Look through the records below for the line holding "- start point: in i_nrst". Write it out exactly, with each following line through the line holding "R2R setup slack ... 3520 ps".

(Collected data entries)
- - - -

## src/rtl/uart_tx_sequencer.sv

```systemverilog
// UART transmitter that pops words from a first-word-fall-through FIFO and frames them.
// Optional CTS flow control is enabled by defining UART_TX_CTS_FLOW_EN.
module uart_tx_sequencer #(
  parameter int unsigned DATA_WIDTH = 8,
  parameter int unsigned DIV_WIDTH  = 16
) (
  input  logic                  i_clk,
  input  logic                  i_nrst,
  input  logic                  i_enable,
  input  logic [DIV_WIDTH-1:0]  i_baud_div,
  input  logic                  i_parity_en,
  input  logic                  i_parity_odd,
  input  logic                  i_two_stop,
  input  logic                  i_fifo_valid,
  input  logic [DATA_WIDTH-1:0] i_fifo_data,
  output logic                  o_fifo_rd_req,
  input  logic                  i_cts,
  output logic                  o_tx,
  output logic                  o_busy,
  output logic                  o_tx_done
);

  localparam int unsigned CNT_W = (DATA_WIDTH > 1) ? $clog2(DATA_WIDTH) : 1;

  typedef enum logic [2:0] {S_IDLE, S_START, S_DATA, S_PARITY, S_STOP} state_e;

  state_e                state_q, state_d;
  logic [DIV_WIDTH-1:0]  baud_cnt_q, baud_cnt_d;
  logic [DIV_WIDTH-1:0]  div_q, div_d;
  logic [CNT_W-1:0]      bit_cnt_q, bit_cnt_d;
  logic [DATA_WIDTH-1:0] shift_q, shift_d;
  logic                  par_en_q, par_en_d;
  logic                  par_bit_q, par_bit_d;
  logic                  two_stop_q, two_stop_d;
  logic                  stop_idx_q, stop_idx_d;
  logic                  tx_q, tx_d;
  logic                  busy_q, busy_d;
  logic                  done_q, done_d;
  logic                  cts_gate;
  logic                  launch;
  logic                  bit_end;

`ifdef UART_TX_CTS_FLOW_EN
  assign cts_gate = i_cts;
`else
  logic unused_cts;
  assign unused_cts = i_cts;
  assign cts_gate   = 1'b1;
`endif

  // Reset gating keeps the combinational pop quiet while reset is held.
  assign launch  = i_nrst && (state_q == S_IDLE) && i_enable && i_fifo_valid && cts_gate;
  assign bit_end = (baud_cnt_q == div_q);

  // State and output registers
  always_ff @(posedge i_clk or negedge i_nrst) begin
    if (!i_nrst) begin
      state_q    <= S_IDLE;
      baud_cnt_q <= '0;
      div_q      <= '0;
      bit_cnt_q  <= '0;
      shift_q    <= '0;
      par_en_q   <= 1'b0;
      par_bit_q  <= 1'b0;
      two_stop_q <= 1'b0;
      stop_idx_q <= 1'b0;
      tx_q       <= 1'b1;
      busy_q     <= 1'b0;
      done_q     <= 1'b0;
    end else begin
      state_q    <= state_d;
      baud_cnt_q <= baud_cnt_d;
      div_q      <= div_d;
      bit_cnt_q  <= bit_cnt_d;
      shift_q    <= shift_d;
      par_en_q   <= par_en_d;
      par_bit_q  <= par_bit_d;
      two_stop_q <= two_stop_d;
      stop_idx_q <= stop_idx_d;
      tx_q       <= tx_d;
      busy_q     <= busy_d;
      done_q     <= done_d;
    end
  end

  // Next-state: frame sequencing and launch-time latching of word and configuration
  always_comb begin
    state_d    = state_q;
    baud_cnt_d = baud_cnt_q;
    div_d      = div_q;
    bit_cnt_d  = bit_cnt_q;
    shift_d    = shift_q;
    par_en_d   = par_en_q;
    par_bit_d  = par_bit_q;
    two_stop_d = two_stop_q;
    stop_idx_d = stop_idx_q;
    if (state_q != S_IDLE) begin
      baud_cnt_d = bit_end ? '0 : baud_cnt_q + DIV_WIDTH'(1);
    end
    case (state_q)
      S_IDLE: begin
        if (launch) begin
          state_d    = S_START;
          baud_cnt_d = '0;
          div_d      = i_baud_div;
          bit_cnt_d  = '0;
          shift_d    = i_fifo_data;
          par_en_d   = i_parity_en;
          par_bit_d  = (^i_fifo_data) ^ i_parity_odd;
          two_stop_d = i_two_stop;
          stop_idx_d = 1'b0;
        end
      end
      S_START: begin
        if (bit_end) state_d = S_DATA;
      end
      S_DATA: begin
        if (bit_end) begin
          shift_d = shift_q >> 1;
          if (bit_cnt_q == CNT_W'(DATA_WIDTH - 1)) begin
            bit_cnt_d = '0;
            state_d   = par_en_q ? S_PARITY : S_STOP;
          end else begin
            bit_cnt_d = bit_cnt_q + CNT_W'(1);
          end
        end
      end
      S_PARITY: begin
        if (bit_end) state_d = S_STOP;
      end
      S_STOP: begin
        if (bit_end) begin
          if (two_stop_q && !stop_idx_q) begin
            stop_idx_d = 1'b1;
          end else begin
            stop_idx_d = 1'b0;
            state_d    = S_IDLE;
          end
        end
      end
      default: state_d = S_IDLE;
    endcase
  end

  // Outputs: line level and done pulse are precomputed so they register with the state
  always_comb begin
    tx_d          = 1'b1;
    busy_d        = (state_d != S_IDLE);
    done_d        = 1'b0;
    o_fifo_rd_req = launch;
    case (state_d)
      S_START:  tx_d = 1'b0;
      S_DATA:   tx_d = shift_d[0];
      S_PARITY: tx_d = par_bit_d;
      S_STOP:   done_d = (baud_cnt_d == div_d) && (stop_idx_d == two_stop_d);
      default:  tx_d = 1'b1;
    endcase
  end

  assign o_tx      = tx_q;
  assign o_busy    = busy_q;
  assign o_tx_done = done_q;

endmodule

```

## config.mk

```make
export PLATFORM = sky130hd
export DESIGN_NAME = uart_tx_sequencer
export DESIGN_NICKNAME = d
export VERILOG_FILES = /design/src/rtl/uart_tx_sequencer.sv
export SDC_FILE = /design/constraint.sdc
export NUM_CORES = 1
export LEC_CHECK = 0
export BUFFER_PORTS_ARGS = -buffer_cell sky130_fd_sc_hd__buf_2
export CORE_ASPECT_RATIO = 0.7
export CORE_UTILIZATION = 50
export DETAILED_ROUTE_END_ITERATION = 7
export GPL_TIMING_DRIVEN = 0
export PLACE_DENSITY = 0.77
export SKIP_LAST_GASP = 1
export SLEW_MARGIN = 20
export SYNTH_ARGS = -nofsm -noshare
export SYNTH_HDL_FRONTEND = slang
export SYNTH_SLANG_ARGS = --single-unit
```

## constraint.sdc

```tcl
create_clock -name i_clk -period 6.2 [get_ports i_clk]
set_input_delay 0.31 -clock i_clk [delete_from_list [all_inputs] [get_ports i_clk]]
set_output_delay 0.31 -clock i_clk [all_outputs]
set_load 0.1 [all_outputs]
```

-- Word level (Yosys, flattened, before mapping)
Index checks and enable logic that the tools add are counted.
- output and inout bits: 4
- register bits after elaboration: 53
- input bits: 32
- multiplexer cells: 32
- add/sub/neg operators: 2
- eq/ne operators: 14
- bitwise operators: 1
- reductions and logical operators: 13
- operator list (cell ; number):
    $mux W16 ; 6
    $mux W3 ; 11
    $eq A16 B16 Y1 ; 2
    $add A16 B1 Y16 const B ; 1
    $mux W8 ; 2
    $pmux W8 S2 ; 1
    $pmux W3 S5 ; 1
    $eq A3 B2 Y1 const B ; 4
    $eq A3 B3 Y1 const B ; 3
    $mux W1 ; 8
    $reduce_xor A8 Y1 ; 1
    $eq A3 B1 Y1 const B ; 2
    $pmux W3 S2 ; 1
    $reduce_bool A3 Y1 ; 2
    $logic_and A1 B1 Y1 ; 5
    $ne A2 B2 Y1 const B ; 2
    $add A3 B1 Y3 const B ; 1
    $logic_not A3 Y1 ; 1
    $pmux W1 S3 ; 1
    $reduce_and A3 Y1 ; 1
    $pmux W1 S2 ; 1
    $reduce_and A2 Y1 ; 1
    $reduce_bool A2 Y1 ; 1
    $eq A1 B1 Y1 ; 1
    2 further kinds ; 2

-- Logic depth before layout (Yosys ltp)
- depth in word-level cells: 9
- depth in mapped cells: 12
- mapped depth without buffers: 9

-- Worst setup path after synthesis
Ideal clock, no wire load.
- path kind: reg2reg
- start point: reg state_q[2]
- end point: reg shift_q[2]
- path slack: 3.471 ns
- path buffers: 5
- setup time: 0.070 ns
- arrival: 2.659 ns
- stages on the path, launching flop included: 11
- period minus slack after synthesis: 2.729 ns
- data required time: 6.130 ns
- cell sequence: dfrtp_1 -> buf_6 -> nor3_4 -> nand2b_1 -> buf_6 -> clkinv_4 -> buf_6 -> buf_6 -> clkbuf_1 -> a22oi_1 -> nand2_1
- cells in the longest elaborated chain, start to end: 6
- elaborated cells on any way between the ends: 10
- those cells by class: 3 x eq/ne; 1 x mux; 6 x reduce/logical
- ends and longest elaborated chain (item ; RTL line ; text):
    start, declared ; 27 ; state_e state_q, state_d;
    start signal, assigned ; 71 ; state_q <= state_d;
    $logic_not A3 Y1 ; 52 ; assign launch = i_nrst && (state_q == S_IDLE) && i_enable && i_fifo_valid && cts_gate;
    $logic_and A1 B1 Y1 (3 in a row) ; 52 ;
    named net o_fifo_rd_req ; 16 ; output logic o_fifo_rd_req,
    $ne A2 B2 Y1 (no source line) ; - ;
    $reduce_and A3 Y1 (no source line) ; - ;
    end signal, assigned ; 75 ; shift_q <= shift_d;
    end, declared ; 31 ; logic [DATA_WIDTH-1:0] shift_q, shift_d;
The timed path passes the listed nets, and every way through them passes these cells.
A chain may end at the register's enable or synchronous reset.

-- Worst setup path in the final report
- start point: in i_nrst
- end point: out o_fifo_rd_req
- cells in the longest elaborated chain, start to end: 3
- ends and longest elaborated chain (item ; RTL line ; text):
    start, declared ; 8 ; input logic i_nrst,
    $logic_and A1 B1 Y1 (3 in a row) ; 52 ;
    end, declared ; 16 ;
No other way between the ends.

==> parameters.txt <==
Parameter                              Value

Worst setup path
  Max incr delay on CP ... 530 ps
  Cell type with the highest occurrence count on the critical path ... sky130_fd_sc_hd__buf_6
  Required time of the critical path ... 5890 ps
  FF-to-FF path depth ... 10
  Category of the worst setup path launch point ... input pin
  Slowest library cell on the worst path ... sky130_fd_sc_hd__buf_4
  Reg-to-reg critical path endpoint ... o_tx_done
  Setup crit end kind ... output pin
  Crit path launch ... i_nrst
  Critical-path cell list ... buf_4 -> nand3_1 -> nand2b_1 -> buf_6 -> clkinv_4 -> buf_6 -> buf_6 -> clkbuf_1 -> buf_2
  Worst-path fanout max ... 55
  R2R setup slack ... 3520 ps
  Startpoint of the lowest-slack register-to-register path ... baud_cnt_q[6]
  CP arrival ... 2870 ps
  Critical Path Sink ... o_fifo_rd_req
  Crit path kind ... in2out

Timing
  Final critical path time including I/O delays and setup ... 3180 ps
  Number of hold violations in the final report ... 0
  Top achievable clock speed ... 314 MHz
  Final Max Slew Viols ... 0
  Post-route setup TNS ... 0 ps
  Final period utilization ... 51.3%
  Measured slew at the worst slew-check pin ... 788 ps
  Final count of negative-setup-slack endpoints ... 0
  Setup Skew ... 7.13 ps
  RSZ-0062 raised after global routing ... no
  Worst rel slew slack ... 47.4%

Synthesis
  Dominant cell by count in the synthesized netlist ... sky130_fd_sc_hd__nand2_1
  Synth cell count leaders ... sky130_fd_sc_hd__nand2_1 (55), sky130_fd_sc_hd__dfrtp_1 (52), sky130_fd_sc_hd__xnor2_1 (25)
  Share of the synthesized netlist area taken by xor and xnor gates ... 14.8%
  Instance count of the mapped netlist ... 317
  Area fraction of the dominant cell type after synthesis ... 41.6%
  Distinct cell type count after synthesis ... 60
  Proportion of synthesized area in mux cells ... 3.16%
  Synth Area in Adders ... 1.20%
  Main combinational cell family by area after synthesis ... simple AND/OR/NAND/NOR gates
  Area of the mapped netlist ... 3130 um2
  Async S/R FF share, synth ... 100%
  Number of synthesized register bits ... 53
  Most used DFF post-synth ... sky130_fd_sc_hd__dfrtp_1
  Area fraction in compound gates after synthesis ... 11.4%
  Yosys Warn Count ... 0
  EDFF count, synth ... 0
  Largest cells by area after synthesis ... sky130_fd_sc_hd__dfrtp_1 (42%), sky130_fd_sc_hd__xnor2_1 (7.0%), sky130_fd_sc_hd__xor2_1 (6.7%)
  Seq/Total Area, Yosys ... 42.5%
  Net Count, Synth ... 352
  Post-synthesis simple-gate area fraction ... 20.8%
  Average cell area after synthesis ... 9.86 um2
  Area leader, netlist ... sky130_fd_sc_hd__dfrtp_1

Cells and area
  Proportion of layout cells with a drive suffix above 1 ... 21.2%
  Multi-input combinational cell area ... 1610 um2
  Ant diodes ... 0
  Register area ... 1330 um2
  Area Overhead vs Synth ... 12.8%
  Count of filler cells inserted in the layout ... 537
  NumNets Final ... 393
  Share of the core filled with cells ... 60.1%

Floorplanning
  Core box area ... 5870 um2
  Overall die width ... 96.5 um
  Die extent in y ... 68.2 um
  Area of the die ... 6580 um2
  IO Pins ... 36
  Rows ... 23
  Initial Utilization ... 53.3%

Routing
  Aggregate routed wire length ... 6920 um
  1st-pass router iterations ... 4
  Number of design-rule violations left by the first detailed-router iteration ... 201
  Routed vias/inst ... 5.62
  DRC ... 0
  Routed wire length per instance ... 15.9 um
  Antenna Violating Nets Remaining ... 0
  Total number of vias ... 2,438

Clock tree
  Number of buffers inserted during clock tree synthesis ... 5
  Clock tree from TritonCTS ... done
  Total of cells resized after clock tree synthesis ... 0
  Cell at the root of the clock tree ... sky130_fd_sc_hd__clkbuf_8
  Htree depth ... 2
  Cts-stage hold buffer count ... 0
  Skew-Pair Late Insertion Delay ... 320 ps
  Clock net sink count ... 53
  Post-CTS Setup Inserts ... 0
  Clock slew at reported path FFs ... 90 ps
  Number of buffers on the longest clock path ... 2

Global routing
  Global routing usage summed across all routing layers ... 24.7%
  Vias in the first global route ... 2,298
  Pin count of the biggest net entering global routing ... 56
  Overflow left after global routing ... 0
  First-pass GRT wire length ... 11,700 um
  Number of antenna violations at the first check in global routing ... 0

Placed design
  Dpl hpwl ... 5200 um
  Input/output buffers ... 34
  Routability congestion estimate ... 0.911

Power and ir drop
  Flop pwr share ... 39.3%
  Power density of the placed cells ... 410 nW/um2
  Internal Power ... 0.000883 W
  Relative contribution of the clock network to total power ... 19.3%
  Part of the power in combinational logic ... 41.5%
  Maximum vdd drop ... 0.187 mV
  Pwr Total ... 0.00145 W
  Leak ... 1.67 nW
  Net switching power ... 0.000563 W
  Switching part of the total power ... 38.9%

Run status
  Status ... finished clean

Hold path
  Tightest Hold Check Type ... in2async

Run
  Max-cap violation count ... 0
-- placed cells by master, fill, tap and decap left out, drive strengths merged, types with 2 or more instances in the layout --
master  instances
nor2           18
clkinv          2
or3             2
and4            2
mux2i           5
nand4           5
nor3            9
dfrtp          52
xnor2          25
a31oi           3
o21ai          11
bufinv          2
nor4b           2
inv            12
ha              3
nand2          55
nand3          10
buf            48
and2            2
a22oi           8
nand2b          4
xor2           26
nor4            9
mux2            4
clkbuf          7
a211oi          4
o31ai           3
a21oi           6
-- through the flow --
step | std cells | setup WS, ps | area, um2 | hold WS [ps]
CTS | 434 | 2960 | 3530 | 55.6
floorplan | 317 | 3470 | 3130 | 14.4
global route | 434 | 2760 | 3530 | 85.6
detailed placement | 426 | 2960 | 3390 | 402
finish | 434 | 3020 | 3530 | 25.5
global placement | 426 | 2550 | 3390 | 449
-- metal layers --
layer  up-vias  part of all wire [%]  global-route usage (%)
li1       1172                     -                       -
met1      1180                    49                    37.3
met2        77                    42                    34.9
met3         9                   7.3                    4.89
met4         0                   1.6                    8.82
met5         -                     0                       0
-- power by group through the flow --
stage | Sequential, W | Clock (W) | Combinational, W
final | 0.000568 | 0.000278 | 0.000599
after CTS | 0.000567 | 0.000284 | 0.000598
after detailed placement | 0.000574 | 0 | 0.000589
after global routing | 0.000585 | 0.000297 | 0.000663
after floorplan | 0.000567 | 0 | 0.000453
after global placement | 0.000568 | 0 | 0.000575
-- state kept, by name, summed over array words and instances, names as in the netlist --
register and cells:
o_busy 1, div_q 16, par_bit_q 1, o_tx 1
o_tx_done 1, bit_cnt_q 3, baud_cnt_q 16, state_q 3
shift_q 8, par_en_q 1, stop_idx_q 1, two_stop_q 1
-- area by class of cell --
type                    count  area share, %
inverters                  13           1.53
repair buffers             34           4.90
clock inverters             3           1.84
clock buffers               5           1.95
flip-flops and latches     53           37.6
multi-input cells         235           45.5
plain buffers              16           3.97
well taps                  75           2.66
-- worst max-delay path, delay by kind of cell --
| family | cells | cell delay [ps] |
|---|---|---|
| buf+inv | 7 | 1950 |
| simple gates | 2 | 570 |
-- how the worst min path moves through the flow --
stage               start            end  slack (ps)  depth (start not counted)
2_1_floorplan      i_nrst  baud_cnt_q[0]          10                          0
3_3_place_gp   shift_q[0]     shift_q[0]         450                          2
3_5_place_dp       i_nrst     shift_q[6]         400                          1
4_1_cts            i_nrst      o_tx_done          60                          1
5_1_grt            i_nrst      o_tx_done          90                          1
6_report           i_nrst     shift_q[6]          30                          1
-- cell families after synthesis --
kind of cell | count (synthesis)
buffers and inverters | 29
adder cells (fa/ha/maj) | 3
multiplexers | 9
AO/OA/AOI/OAI | 48
XOR/XNOR | 51
flip-flops | 53
AND/OR/NAND/NOR | 124
Power figures use the tool's default switching activity.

- - - -

▸ RESPONSE AREA:
- start point: in i_nrst
- end point: out o_fifo_rd_req
- cells in the longest elaborated chain, start to end: 3
- ends and longest elaborated chain (item ; RTL line ; text):
    start, declared ; 8 ; input logic i_nrst,
    $logic_and A1 B1 Y1 (3 in a row) ; 52 ;
    end, declared ; 16 ;
No other way between the ends.

==> parameters.txt <==
Parameter                              Value

Worst setup path
  Max incr delay on CP ... 530 ps
  Cell type with the highest occurrence count on the critical path ... sky130_fd_sc_hd__buf_6
  Required time of the critical path ... 5890 ps
  FF-to-FF path depth ... 10
  Category of the worst setup path launch point ... input pin
  Slowest library cell on the worst path ... sky130_fd_sc_hd__buf_4
  Reg-to-reg critical path endpoint ... o_tx_done
  Setup crit end kind ... output pin
  Crit path launch ... i_nrst
  Critical-path cell list ... buf_4 -> nand3_1 -> nand2b_1 -> buf_6 -> clkinv_4 -> buf_6 -> buf_6 -> clkbuf_1 -> buf_2
  Worst-path fanout max ... 55
  R2R setup slack ... 3520 ps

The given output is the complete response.